Dad was a beekeeper by trade. He was also a brick mason. He was not a man of many words out in the world, but he was a master joke teller anywhere. The same jokes, over and over. But they were hilarious every time. He could tell compelling stories when he wanted to. Of course, he was a talker with us.

Dad was also a sly and energetic coyote hunter. He hunted every critter you can hunt, but nothing thrilled him as much as hunting coyotes. He woke before dawn, and EVERY morning he rode around the county on his perpetual coyote hunt.

When I was thinking of what to write about Dad in this post, I decided on a couple of incidents that most people probably have never heard about. Dad was quiet about them. Dad was not a braggart. When he told me the stories, I was amazed by his quiet decency and grace. He could make a point someone needed to learn, without exposing them to their friends and family.

[Since the place he lived his life, Delta, is a small town, I will be vague about details, and I will not mention names. In order to protect the guilty.]

Story #1. One night, Dad saw a guy steal a piece of his equipment from the property behind our house. It was a bigly piece of equipment that had to be loaded onto a trailer to be moved. Dad let it happen, to avoid us seeing a confrontation in our yard.

Everybody knows everybody in Delta, so Dad knew the guy. Therefore, Dad knew where his equipment would end up. The next day, when he knew the dude would be where the equipment was, Dad drove out and stole it back right in front of the guy, without saying one word to him. The guy just watched as Dad drove away with his rightful property. The cops weren’t called, but justice was served. The guy felt properly shitty about what he’d done. No need for an arrest. Dad humbled the man, but not in public or in front of his family. The point was made. The incident was put aside. Dad and the guy stayed friends.

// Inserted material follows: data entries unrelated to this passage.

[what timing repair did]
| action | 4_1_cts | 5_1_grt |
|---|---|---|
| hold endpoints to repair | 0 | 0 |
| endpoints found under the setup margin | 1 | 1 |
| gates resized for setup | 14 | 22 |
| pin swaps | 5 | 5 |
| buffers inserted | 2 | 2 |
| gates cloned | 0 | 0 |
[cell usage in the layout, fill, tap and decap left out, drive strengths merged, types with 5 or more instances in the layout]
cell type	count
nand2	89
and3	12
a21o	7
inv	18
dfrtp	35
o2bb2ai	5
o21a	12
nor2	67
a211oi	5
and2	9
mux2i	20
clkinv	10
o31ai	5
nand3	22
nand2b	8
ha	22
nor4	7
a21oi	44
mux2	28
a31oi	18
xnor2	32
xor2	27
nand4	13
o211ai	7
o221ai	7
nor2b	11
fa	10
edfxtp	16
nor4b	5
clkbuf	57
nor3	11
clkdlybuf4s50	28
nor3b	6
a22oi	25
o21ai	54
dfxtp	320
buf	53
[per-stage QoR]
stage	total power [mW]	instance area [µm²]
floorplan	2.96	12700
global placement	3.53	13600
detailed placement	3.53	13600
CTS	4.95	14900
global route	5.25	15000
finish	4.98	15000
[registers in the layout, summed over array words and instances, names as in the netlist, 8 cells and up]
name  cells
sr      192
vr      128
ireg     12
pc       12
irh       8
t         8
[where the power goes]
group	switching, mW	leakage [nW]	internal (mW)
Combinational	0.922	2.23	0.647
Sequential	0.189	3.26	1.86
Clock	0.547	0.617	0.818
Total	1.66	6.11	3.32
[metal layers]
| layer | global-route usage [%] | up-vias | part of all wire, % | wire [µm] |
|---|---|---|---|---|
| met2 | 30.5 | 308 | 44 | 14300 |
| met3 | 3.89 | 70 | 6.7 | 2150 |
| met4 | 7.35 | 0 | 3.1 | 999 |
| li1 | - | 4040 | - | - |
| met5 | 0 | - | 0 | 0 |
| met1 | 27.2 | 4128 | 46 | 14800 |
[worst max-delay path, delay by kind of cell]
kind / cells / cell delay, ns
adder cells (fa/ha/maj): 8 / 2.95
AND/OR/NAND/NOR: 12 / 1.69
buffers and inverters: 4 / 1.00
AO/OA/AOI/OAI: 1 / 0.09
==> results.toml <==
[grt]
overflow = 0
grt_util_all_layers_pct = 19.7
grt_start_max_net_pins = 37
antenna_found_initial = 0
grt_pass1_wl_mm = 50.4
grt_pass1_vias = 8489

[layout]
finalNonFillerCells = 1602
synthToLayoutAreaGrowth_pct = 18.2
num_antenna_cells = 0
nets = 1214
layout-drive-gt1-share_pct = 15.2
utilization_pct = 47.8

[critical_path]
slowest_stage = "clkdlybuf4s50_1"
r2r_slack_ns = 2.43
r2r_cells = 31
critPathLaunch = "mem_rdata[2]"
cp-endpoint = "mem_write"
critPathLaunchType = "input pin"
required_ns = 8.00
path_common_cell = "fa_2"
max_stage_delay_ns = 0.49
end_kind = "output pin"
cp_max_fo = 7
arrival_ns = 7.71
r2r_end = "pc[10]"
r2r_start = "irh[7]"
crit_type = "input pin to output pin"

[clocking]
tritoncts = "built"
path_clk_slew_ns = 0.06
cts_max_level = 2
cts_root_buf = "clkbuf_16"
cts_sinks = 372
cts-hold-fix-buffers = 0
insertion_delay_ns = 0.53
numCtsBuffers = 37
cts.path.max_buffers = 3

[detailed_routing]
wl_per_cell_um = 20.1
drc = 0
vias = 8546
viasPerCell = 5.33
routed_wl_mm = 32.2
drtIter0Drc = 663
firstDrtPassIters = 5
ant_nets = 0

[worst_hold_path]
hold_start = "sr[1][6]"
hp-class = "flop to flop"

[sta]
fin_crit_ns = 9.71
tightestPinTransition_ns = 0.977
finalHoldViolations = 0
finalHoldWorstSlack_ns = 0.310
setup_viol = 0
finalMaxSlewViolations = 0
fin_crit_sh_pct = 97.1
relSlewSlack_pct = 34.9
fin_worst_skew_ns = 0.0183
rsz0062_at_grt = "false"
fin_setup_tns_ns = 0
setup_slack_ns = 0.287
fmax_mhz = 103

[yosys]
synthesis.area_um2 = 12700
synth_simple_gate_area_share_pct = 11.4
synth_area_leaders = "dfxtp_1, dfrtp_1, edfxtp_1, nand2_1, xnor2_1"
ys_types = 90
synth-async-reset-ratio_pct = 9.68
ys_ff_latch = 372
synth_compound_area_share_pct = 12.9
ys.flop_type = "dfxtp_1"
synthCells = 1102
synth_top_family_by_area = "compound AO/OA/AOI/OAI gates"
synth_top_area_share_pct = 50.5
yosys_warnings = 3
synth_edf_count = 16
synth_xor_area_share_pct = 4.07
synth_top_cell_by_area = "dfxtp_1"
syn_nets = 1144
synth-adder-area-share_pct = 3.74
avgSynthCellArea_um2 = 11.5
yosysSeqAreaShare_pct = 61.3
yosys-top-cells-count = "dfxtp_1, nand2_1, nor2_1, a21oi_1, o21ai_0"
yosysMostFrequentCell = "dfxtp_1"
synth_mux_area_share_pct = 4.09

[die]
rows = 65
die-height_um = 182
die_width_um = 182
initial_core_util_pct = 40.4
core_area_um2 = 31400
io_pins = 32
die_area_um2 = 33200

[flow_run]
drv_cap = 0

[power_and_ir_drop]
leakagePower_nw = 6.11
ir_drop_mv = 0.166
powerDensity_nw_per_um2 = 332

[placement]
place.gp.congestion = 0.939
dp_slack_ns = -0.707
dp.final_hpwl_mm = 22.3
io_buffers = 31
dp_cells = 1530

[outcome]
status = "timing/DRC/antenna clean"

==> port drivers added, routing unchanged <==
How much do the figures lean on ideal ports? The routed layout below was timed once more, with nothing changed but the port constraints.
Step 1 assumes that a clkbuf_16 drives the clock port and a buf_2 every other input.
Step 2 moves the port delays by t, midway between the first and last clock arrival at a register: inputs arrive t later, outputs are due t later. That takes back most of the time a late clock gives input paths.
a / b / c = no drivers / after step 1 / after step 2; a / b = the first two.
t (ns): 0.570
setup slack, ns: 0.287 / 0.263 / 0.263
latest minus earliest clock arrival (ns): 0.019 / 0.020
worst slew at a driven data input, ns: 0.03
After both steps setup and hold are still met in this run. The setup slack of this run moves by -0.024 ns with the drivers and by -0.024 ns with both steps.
Context: an optimization exercise on an open-source flow, tuned for small area, a short achievable clock period and few clock cycles. The choices shown serve that exercise and are no tape-out recipe. Function was checked by simulation only, so behaviour that the tests miss may differ from the original. Power and IR drop assume default switching activity.

==> flow/design.v <==
package cnn_axi_pkg;
  localparam logic [1:0] RESP_OKAY     = 2'b00;
  localparam logic [1:0] BURST_INCR    = 2'b01;
  localparam logic [3:0] CACHE_DEFAULT = 4'b0011;
  localparam logic [2:0] SIZE_16B      = 3'b100;
endpackage
module cnn_beat_reg #(
  parameter int DW = 128,
  parameter int IW = 120
) (
  input  logic          clk_i,
  input  logic          rst_ni,
  input  logic          idle_i,        
  input  logic          busy_i,        
  input  logic [IW-1:0] init_i,
  input  logic          hold_d_i,      
  input  logic          in_valid_i,
  output logic          in_ready_o,
  input  logic [DW-1:0] in_data_i,
  output logic          out_valid_o,
  input  logic          out_ready_i,
  output logic [DW-1:0] data_o
);
  logic          valid_q, valid_d, ready_q, load_q, ready_d;
  logic [DW-1:0] data_q;
  assign in_ready_o  = ready_q;
  assign out_valid_o = valid_q;
  assign data_o      = data_q;
  assign valid_d = valid_q ? ~out_ready_i : (in_valid_i & ready_q);
  assign ready_d = ~valid_d & ~hold_d_i;
  always_ff @(posedge clk_i or negedge rst_ni) begin
    if (!rst_ni) begin
      valid_q <= 1'b0;
      ready_q <= 1'b0;
      load_q  <= 1'b1;
    end else begin
      valid_q <= valid_d;
      ready_q <= ready_d;
      load_q  <= ready_d;
    end
  end
  always_ff @(posedge clk_i) begin
    if (load_q)
      data_q <= {in_data_i[DW-1:IW],
                 (in_data_i[IW-1:0] & {IW{busy_i}}) | (init_i & {IW{idle_i}})};
  end
endmodule
What follows belongs to an exercise in optimizing a design on an open flow for small area, a short achievable clock period and few clock cycles per item; a production flow would make more cautious choices. No run shown here included a check of the RTL's function; only the layout flow was run. Power figures rest on the tool's default switching activity, not on a simulated workload.

### design.v
`default_nettype none
package lru_pkg;
  localparam int KEY_SPACE_DEF  = 64;
  localparam int MAX_FRAMES_DEF = 8;
  localparam int              CFG_W     = 4;
  localparam logic [CFG_W-1:0] CFG_RESET = 4'd4;
endpackage
`default_nettype wire
`default_nettype none
`default_nettype wire
`default_nettype none
module lru_ctrl #(
  parameter  int KEY_SPACE  = lru_pkg::KEY_SPACE_DEF,
  parameter  int MAX_FRAMES = lru_pkg::MAX_FRAMES_DEF,
  localparam int KW         = $clog2(KEY_SPACE),
  localparam int CW         = $clog2(MAX_FRAMES + 1)
) (
  input  wire logic                      clk,
  input  wire logic                      rst_n,
  input  wire logic                      in_valid,
  output logic                           in_ready,
  input  wire logic [KW-1:0]             in_key,
  input  wire logic [CW-1:0]             lim,
  input  wire logic                      res_free,
  output logic                           step,
  output logic                           res_hit,
  output logic                           res_evicted,
  output logic [KW-1:0]                  res_evicted_key,
  output logic [CW-1:0]                  occupancy
);
  logic [KW-1:0]         list_r [MAX_FRAMES];
  logic [CW-1:0]         count_r;
  logic                  q0_v, q1_v;
  logic [KW-1:0]         q0_key, q1_key;
  logic [MAX_FRAMES-1:0] m_r;
  logic                  load0;
  logic [KW-1:0]         nkey;
  logic [MAX_FRAMES-1:0] shift;
  logic [MAX_FRAMES-1:0] move;
  logic                  hit;
  logic                  full;
  logic                  grow;
  logic [CW-1:0]         count_nxt;
  logic [KW-1:0]         tail_key;
  logic [MAX_FRAMES-1:0] eq;
  logic                  eq_head;
  logic [MAX_FRAMES-1:0] m_nxt;
  assign in_ready = !q1_v;
  assign step     = q0_v && res_free;
  assign load0    = !q0_v || step;
  assign nkey     = q1_v ? q1_key : in_key;
  always_ff @(posedge clk) begin
    if (!rst_n) begin
      q0_v <= 1'b0;
      q1_v <= 1'b0;
    end else begin
      if (load0) begin
        q0_v <= q1_v || in_valid;
      end
      q1_v <= q0_v && !step && (q1_v || in_valid);
    end
  end
  always_ff @(posedge clk) begin
    if (load0) begin
      q0_key <= nkey;
      m_r    <= m_nxt;
    end
    if (!q1_v) begin
      q1_key <= in_key;
    end
  end
  always_comb begin
    shift[0] = 1'b1;
    for (int i = 1; i < MAX_FRAMES; i++) begin
      shift[i] = shift[i-1] & ~m_r[i-1];
    end
  end
  assign move      = {MAX_FRAMES{step}} & shift;
  assign hit       = |m_r;
  assign full      = (count_r >= lim);
  assign grow      = step && !hit && !full;
  assign count_nxt = grow ? CW'(count_r + 1'b1) : count_r;
  always_comb begin
    tail_key = '0;
    for (int i = 0; i < MAX_FRAMES; i++) begin
      if (count_r == CW'(i + 1)) tail_key = list_r[i];
    end
  end
  always_ff @(posedge clk) begin
    if (move[0]) begin
      list_r[0] <= q0_key;
    end
    for (int i = 1; i < MAX_FRAMES; i++) begin
      if (move[i]) list_r[i] <= list_r[i-1];
    end
    if (step) begin
      res_hit         <= hit;
      res_evicted     <= ~hit & full;
      res_evicted_key <= (~hit & full) ? tail_key : '0;
    end
  end
  always_ff @(posedge clk) begin
    if (!rst_n) begin
      count_r <= '0;
    end else begin
      count_r <= count_nxt;
    end
  end
  always_comb begin
    for (int i = 0; i < MAX_FRAMES; i++) begin
      eq[i] = (list_r[i] == nkey);
    end
    eq_head = (q0_key == nkey);
  end
  always_comb begin
    m_nxt[0] = (step ? eq_head : eq[0]) && (count_nxt != '0);
    for (int i = 1; i < MAX_FRAMES; i++) begin
      m_nxt[i] = (move[i] ? eq[i-1] : eq[i]) && (count_nxt > CW'(i));
    end
  end
  assign occupancy = count_r;
endmodule
`default_nettype wire
`default_nettype none
module lru_page_reference_tracker_unit #(
  parameter  int KEY_SPACE  = lru_pkg::KEY_SPACE_DEF,
  parameter  int MAX_FRAMES = lru_pkg::MAX_FRAMES_DEF,
  localparam int KW         = $clog2(KEY_SPACE),
  localparam int CW         = $clog2(MAX_FRAMES + 1)
) (
  input  wire logic                      clk,
  input  wire logic                      rst_n,
  input  wire logic                      in_valid,
  output logic                           in_ready,
  input  wire logic [KW-1:0]             in_page_key,
  output logic                           out_valid,
  input  wire logic                      out_ready,
  output logic                           out_hit,
  output logic                           out_evicted,
  output logic [KW-1:0]                  out_evicted_key,
  output logic [CW-1:0]                  out_occupancy,
  input  wire logic                      cfg_valid,
  output logic                           cfg_ready,
  input  wire logic [lru_pkg::CFG_W-1:0] cfg_frames_in_use
);
  logic [CW-1:0] lim_r;
  logic [CW-1:0] lim_wr;
  logic          out_valid_r;
  logic          step;
  always_comb begin
    if (cfg_frames_in_use == '0) begin
      lim_wr = CW'(1);
    end else if (cfg_frames_in_use > lru_pkg::CFG_W'(MAX_FRAMES)) begin
      lim_wr = CW'(MAX_FRAMES);
    end else begin
      lim_wr = CW'(cfg_frames_in_use);
    end
  end
  assign cfg_ready = 1'b1;
  always_ff @(posedge clk) begin
    if (!rst_n) begin
      lim_r <= CW'(lru_pkg::CFG_RESET);
    end else if (cfg_valid) begin
      lim_r <= lim_wr;
    end
  end
  lru_ctrl #(
    .KEY_SPACE  (KEY_SPACE),
    .MAX_FRAMES (MAX_FRAMES)
  ) u_ctrl (
    .clk             (clk),
    .rst_n           (rst_n),
    .in_valid        (in_valid),
    .in_ready        (in_ready),
    .in_key          (in_page_key),
    .lim             (lim_r),
    .res_free        (!out_valid_r || out_ready),
    .step            (step),
    .res_hit         (out_hit),
    .res_evicted     (out_evicted),
    .res_evicted_key (out_evicted_key),
    .occupancy       (out_occupancy)
  );
  always_ff @(posedge clk) begin
    if (!rst_n) begin
      out_valid_r <= 1'b0;
    end else if (step) begin
      out_valid_r <= 1'b1;
    end else if (out_ready) begin
      out_valid_r <= 1'b0;
    end
  end
  assign out_valid = out_valid_r;
endmodule
`default_nettype wire
### run.sh
#!/bin/bash
# synth_recipe.tcl (not shown) runs the flow's synth.tcl, then flattens the netlist and writes it again
# the make line also repeats each setting of config.mk as NAME=value (left out here)
make -C /OpenROAD-flow-scripts/flow DESIGN_CONFIG=/design/flow/config.mk WORK_HOME=/design/flow/orfs CLKGATE_MAP_FILE= SYNTH_SCRIPT=/design/flow/synth_recipe.tcl finish
### config.mk
export PLATFORM = sky130hd
export DESIGN_NAME = lru_page_reference_tracker_unit
export DESIGN_NICKNAME = lru_page_reference_tracker_unit
export VERILOG_FILES = /design/flow/design.v
export SDC_FILE = /design/flow/constraint.sdc
export NUM_CORES = 4
export LEC_CHECK = 0
export CAP_MARGIN = 20
export CORE_MARGIN = 2
export CORE_UTILIZATION = 40
export PLACE_DENSITY = 0.6
export SETUP_SLACK_MARGIN = 3.5
export SLEW_MARGIN = 20
### constraint.sdc
create_clock -name core_clock -period 5.5 [get_ports {clk}]
set_input_delay 1.1000 -clock core_clock [delete_from_list [all_inputs] [get_ports {clk}]]
set_output_delay 1.1000 -clock core_clock [all_outputs]
set_load 0.01 [all_outputs]
==> impl_table.tex, run 1 <==
\begin{tabular}{lr}
\hline
Metric & Value \\
\hline
\multicolumn{2}{l}{\textbf{Clock network}} \\
\quad Root buffer cell & sky130\_fd\_sc\_hd\_\_clkbuf\_8 \\
\quad Max H-tree Level & 3 \\
\quad Number of clock buffers inserted by TritonCTS & 9 \\
\quad Clock edge transition at the registers on the reported setup and hold paths & 0.10 ns \\
\quad Clk sink count & 87 \\
\quad Maximum buffer depth of the clock tree & 2 \\
\quad Hold buffer count at CTS & 0 \\
\quad Worst skew pair latency & 0.36 ns \\
\quad TritonCTS clock tree & done \\
\multicolumn{2}{l}{\textbf{Route}} \\
\quad Number of remaining DRC errors & 0 \\
\quad Iteration-0 DRC count of the detailed router & 203 \\
\quad Average wire per standard cell & 18.5 um \\
\quad Residual antenna-violating net count after detailed routing & 0 \\
\quad Total Wirelength & 10.6 mm \\
\quad Vias per cell & 5.31 \\
\quad Total vias in the final route & 3031 \\
\quad Number of search-and-repair iterations in the first detailed-routing pass & 6 \\
\multicolumn{2}{l}{\textbf{Synth}} \\
\quad Yosys warns & 3 \\
\quad Register area share after synthesis & 57.0\% \\
\quad Count of flip-flops with a built-in enable after synthesis & 70 \\
\quad Syn Nets & 362 \\
\quad Post-Syn Area per Cell & 12.6 um\^{}2 \\
\quad Post-Synthesis Cell Area & 0.00429 mm\^{}2 \\
\quad Top-area cell type share of the netlist area & 49.0\% \\
\quad Count leader, synth & sky130\_fd\_sc\_hd\_\_edfxtp\_1 \\
\quad Synthesized netlist cell count & 339 \\
\quad Unique cell type count in the Yosys netlist & 50 \\
\quad Total of flip-flops plus latches after synthesis & 87 \\
\quad Async S/R FF share, synth & 0\% \\
\quad Ranking of synthesized cells by instance count & sky130\_fd\_sc\_hd\_\_edfxtp\_1, sky130\_fd\_sc\_hd\_\_xnor2\_1, sky130\_fd\_sc\_hd\_\_nor2\_1 \\
\quad Cell types occupying the most area after synthesis & sky130\_fd\_sc\_hd\_\_edfxtp\_1, sky130\_fd\_sc\_hd\_\_xnor2\_1, sky130\_fd\_sc\_hd\_\_dfxtp\_1 \\
\quad Main synth FF type & sky130\_fd\_sc\_hd\_\_edfxtp\_1 \\
\quad Dominant cell type by area after synthesis & sky130\_fd\_sc\_hd\_\_edfxtp\_1 \\
\multicolumn{2}{l}{\textbf{Die}} \\
\quad Die height & 108 um \\
\quad Core Box Area & 0.0104 mm\^{}2 \\
\quad Die Area & 0.0116 mm\^{}2 \\
\quad Cell Rows & 37 \\
\quad Starting density of the core & 41.3\% \\
\quad Die W & 108 um \\
\quad Total I/O pin count & 30 \\
\multicolumn{2}{l}{\textbf{Power and ir drop}} \\
\quad Worst ir drop on vdd & 0.000147 V \\
\quad Switching share of total power & 26.5\% \\
\quad Leakage dissipation & 0.00210 uW \\
\quad Cell-internal power & 1090 uW \\
\quad PwrDens & 252 mW/mm\^{}2 \\
\quad Combinational cell fraction of total power & 16.5\% \\
\quad Power dissipated by switching net loads & 392 uW \\
\quad Relative contribution of the clock network to total power & 31.5\% \\
\quad Sequential group share of total power & 52.1\% \\
\multicolumn{2}{l}{\textbf{Global route}} \\
\quad Maximum number of pins on one net before global-route repair & 19 \\
\quad Number of global-route vias before repair & 3133 \\
\quad First-pass GRT wire length & 16.9 mm \\
\quad Total routing resource utilization after global routing & 19.5\% \\
\quad Total global routing overflow & 0 \\
\quad Antenna violations before repair & 0 \\
\multicolumn{2}{l}{\textbf{Critical path}} \\
\quad Cell count along the critical path & 8 \\
\quad Critical Path Start Type & primary input \\
\quad Critical path buffer and inverter count & 2 \\
\quad Type of the setup path with the least slack & primary input to flop \\
\quad Kind of end point of the critical path & flop \\
\quad Cells along the critical path & buf\_6 > mux2i\_4 > buf\_12 > xnor2\_2 > nor4\_2 > nand3\_1 > mux2\_4 > a31oi\_4 \\
\quad Terminus of the critical flop-to-flop path & u\_ctrl.m\_r[1]\$\_DFFE\_PP\_ \\
\quad Kind of cell adding the most delay to the critical path & multiplexers \\
\quad Critical R2R Launch & u\_ctrl.m\_r[3]\$\_DFFE\_PP\_ \\
\quad Reg-to-reg slack, setup & 3.12 ns \\
\quad Required time of the critical path & 5.70 ns \\
\quad Critical path origin & in\_page\_key[0] \\
\quad Arrival time of the worst setup path & 2.59 ns \\
\quad Max Fanout on Critical Path & 5 \\
\quad R2R cell count & 9 \\
\quad Delay of the slowest cell on the worst path & 0.31 ns \\
\quad Worst-path cell with the longest stage delay & sky130\_fd\_sc\_hd\_\_nor4\_2 \\
\multicolumn{2}{l}{\textbf{Run}} \\
\quad Max\_cap viols & 0 \\
\multicolumn{2}{l}{\textbf{Cells and area}} \\
\quad Post-synthesis to final-layout area growth & 36.8\% \\
\quad Fraction of final layout cells sized beyond drive strength 1 & 40.7\% \\
\quad Number of nets at the end of the flow & 453 \\
\quad Diodes inserted & 0 \\
\multicolumn{2}{l}{\textbf{STA}} \\
\quad Number of max-slew violations in the final report & 0 \\
\quad Setup Viol. Count Final & 0 \\
\quad Final worst clock skew & 0.0112 ns \\
\quad Min Tclk post-route & 2.39 ns \\
\quad Post-Route Setup TNS & 0 ns \\
\quad Hold Violations, Final & 0 \\
\quad Highest attainable clock frequency & 0.418 GHz \\
\quad RSZ-0062 raised after global routing & yes \\
\quad Final worst-path cycle share & 43.5\% \\
\quad Setup WS post-layout & 3.11 ns \\
\multicolumn{2}{l}{\textbf{Hold path}} \\
\quad Worst hold path cell count & 0 \\
\quad Sink of the worst hold path & u\_ctrl.list\_r[0][1]\$\_DFFE\_PP\_ \\
\quad Startpoint of the worst hold path & u\_ctrl.q0\_key[1]\$\_DFFE\_PP\_ \\
\quad Hold Path Class & flop to flop \\
\multicolumn{2}{l}{\textbf{Placed design}} \\
\quad Weighted congestion reported at the end of routability-driven placement & 0.812 \\
\quad Post-placement setup slack & 2.15 ns \\
\quad Half-perimeter wire length after placement & 7.03 mm \\
\quad Port Buf Inserts & 28 \\
\multicolumn{2}{l}{\textbf{Outcome}} \\
\quad Outcome & finished clean \\
\hline
\end{tabular}
area by class of cell:
| type | instances | area [um^2] |
|---|---|---|
| inverter | 18 | 91.3 |
| clock inverter | 7 | 80.1 |
| fill | 866 | 4500 |
| timing repair buffer | 92 | 836 |
| multi-input combinational | 222 | 2100 |
| clock buffer | 9 | 124 |
| sequential | 87 | 2470 |
| tap | 136 | 170 |
kinds of logic (layout without fill, tap and decap cells):
group	Yosys count	count (layout)	synth area share [%]
flip-flops	87	87	57.0
other	1	1	0.0875
XOR/XNOR	57	57	11.6
multiplexers	11	11	4.09
adder cells (fa/ha/maj)	8	8	2.33
buffers and inverters	30	126	3.09
AO/OA/AOI/OAI	61	61	11.4
AND/OR/NAND/NOR	84	84	10.4
how the worst max path moves through the flow:
| stage | to | slack (ns) |
|---|---|---|
| floorplan | u_ctrl.m_r[2]$_DFFE_PP_ | 3.02 |
| global placement | u_ctrl.m_r[5]$_DFFE_PP_ | 2.20 |
| detailed placement | u_ctrl.m_r[5]$_DFFE_PP_ | 2.15 |
| CTS | u_ctrl.m_r[4]$_DFFE_PP_ | 3.06 |
| global route | u_ctrl.m_r[4]$_DFFE_PP_ | 3.03 |
| finish | u_ctrl.m_r[2]$_DFFE_PP_ | 3.11 |
per-layer routing:
metal / track usage (%) / part of all wire (%)
met2: 32.4 / 49
met5: 0 / 0
met4: 7.42 / 2.6
met1: 26.1 / 45
met3: 2.36 / 3.2
sequential cells by signal (all words and copies together) (netlist names):
| register | count |
|---|---|
| u_ctrl.q1_v | 1 |
| u_ctrl.list_r | 48 |
| out_valid_r | 1 |
| u_ctrl.res_hit | 1 |
| lim_r | 4 |
| u_ctrl.q0_v | 1 |
| u_ctrl.m_r | 8 |
| u_ctrl.q0_key | 6 |
| u_ctrl.q1_key | 6 |
| u_ctrl.count_r | 4 |
| u_ctrl.res_evicted | 1 |
| u_ctrl.res_evicted_key | 6 |
per-stage QoR:
stage	total power (uW)	hold slack [ns]	instances	cell area (um^2)	utilization, %
floorplan	894	0.449	339	4390	-
global placement	946	0.455	492	4780	46.1
detailed placement	949	0.458	492	4780	46.1
CTS	1470	0.479	564	5730	55.2
global route	1540	0.499	571	5870	56.6
finish	1480	0.477	571	5870	56.6
worst reg2reg max path: cells and delay by family (launching register included):
kind	cells	cell delay, ns
AOI/OAI and AO/OA	3	0.44
and+or+nand+nor	3	0.82
DFF	1	0.48
buffers and inverters	3	0.38
power by group through the flow:
stage / logic (uW) / clock network (uW) / registers, uW
CTS: 229 / 472 / 769
floorplan: 114 / 0 / 780
finish: 243 / 466 / 770
global placement: 161 / 0 / 786
detailed placement: 163 / 0 / 787
global route: 261 / 505 / 774
placed cells by master, fill, tap and decap left out, types with 3 or more instances in the layout:
cell	count
sky130_fd_sc_hd__a21oi_2	4
sky130_fd_sc_hd__xor2_1	17
sky130_fd_sc_hd__nor2_2	3
sky130_fd_sc_hd__nor2_1	14
sky130_fd_sc_hd__nand2b_1	4
sky130_fd_sc_hd__buf_6	26
sky130_fd_sc_hd__mux2i_4	6
sky130_fd_sc_hd__buf_4	37
sky130_fd_sc_hd__dfxtp_1	10
sky130_fd_sc_hd__mux2i_1	3
sky130_fd_sc_hd__a221oi_2	4
sky130_fd_sc_hd__or3_4	3
sky130_fd_sc_hd__xnor2_1	32
sky130_fd_sc_hd__a221oi_1	5
sky130_fd_sc_hd__a222oi_1	6
sky130_fd_sc_hd__buf_2	16
sky130_fd_sc_hd__o32ai_1	6
sky130_fd_sc_hd__a221o_1	6
sky130_fd_sc_hd__nand3_1	7
sky130_fd_sc_hd__o21ai_2	3
sky130_fd_sc_hd__inv_2	3
sky130_fd_sc_hd__nor4_2	3
sky130_fd_sc_hd__nor2b_1	11
sky130_fd_sc_hd__nand2_1	11
sky130_fd_sc_hd__ha_4	4
sky130_fd_sc_hd__buf_12	5
sky130_fd_sc_hd__xnor2_2	6
sky130_fd_sc_hd__dfxtp_4	6
sky130_fd_sc_hd__ha_1	3
sky130_fd_sc_hd__nor4_1	4
sky130_fd_sc_hd__o21ai_0	6
sky130_fd_sc_hd__inv_1	12
sky130_fd_sc_hd__clkdlybuf4s50_1	7
sky130_fd_sc_hd__edfxtp_1	70
sky130_fd_sc_hd__clkbuf_8	9
what timing repair did:
action / 4_1_cts / 5_1_grt
endpoints found under the setup margin: 110 / 43
gates resized for setup: 167 / 18
cloned: 1 / 0
hold endpoints to repair: 0 / 0
pin swaps: 33 / 17
setup buffers: 55 / 7
==> run 2, diff against run 1 <==
--- a/config.mk
+++ b/config.mk
@@ -6,8 +6,9 @@
 export NUM_CORES = 4
 export LEC_CHECK = 0
+export ABC_CLOCK_PERIOD_IN_PS = 2500
 export CAP_MARGIN = 20
 export CORE_MARGIN = 2
 export CORE_UTILIZATION = 40
 export PLACE_DENSITY = 0.6
-export SETUP_SLACK_MARGIN = 3.5
+export SETUP_SLACK_MARGIN = 3
 export SLEW_MARGIN = 20
==> run 2 against run 1 <==
  * Still clean on timing, DRC and antenna
  * Cell count is 4.0% lower
  * Critical path depth stayed put
  * Utilization is 4.2 points lower
  * Non-clock buffer count is 23 lower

Story #2. Dad noticed some of his hay was missing, and it kept going missing. (Poor Dad. Everybody stole from him.) Dad kept a closer eye on the hay bales and soon saw the culprit in action. Again, in a small town you know everybody, so Dad knew the dude. Dad knew the guy had a big family and a crappy job. On the side, the guy used his horses to do some other work, to bring more in money for his family. Because of that, the man needed to keep his horses, even though he couldn’t always afford to feed them. Dad realized why the guy had stolen the hay: need and pride.

Again, Dad didn’t call the cops. Dad didn’t embarrass the guy in front of his family or in public. But Dad wouldn’t let the guy keep stealing hay from him. Ain’t nobody gonna steal from Ron Wright. Nope. So Dad threw a couple of bales of hay in his truck, drove to the guy’s horse corral, and told the guy he thought the guy might need some hay for his horses. Dad said nothing about the stolen hay, got back in his truck, and drove away. And then Dad continued to drop off a bale of hay occasionally at the guy’s corral. Point made. And Dad reformed a thief.

Wise moves, Dad. [More Dad stuff next post.]

HOLIDAY TIE TALLY: 30 Bow ties. 80 Neckties.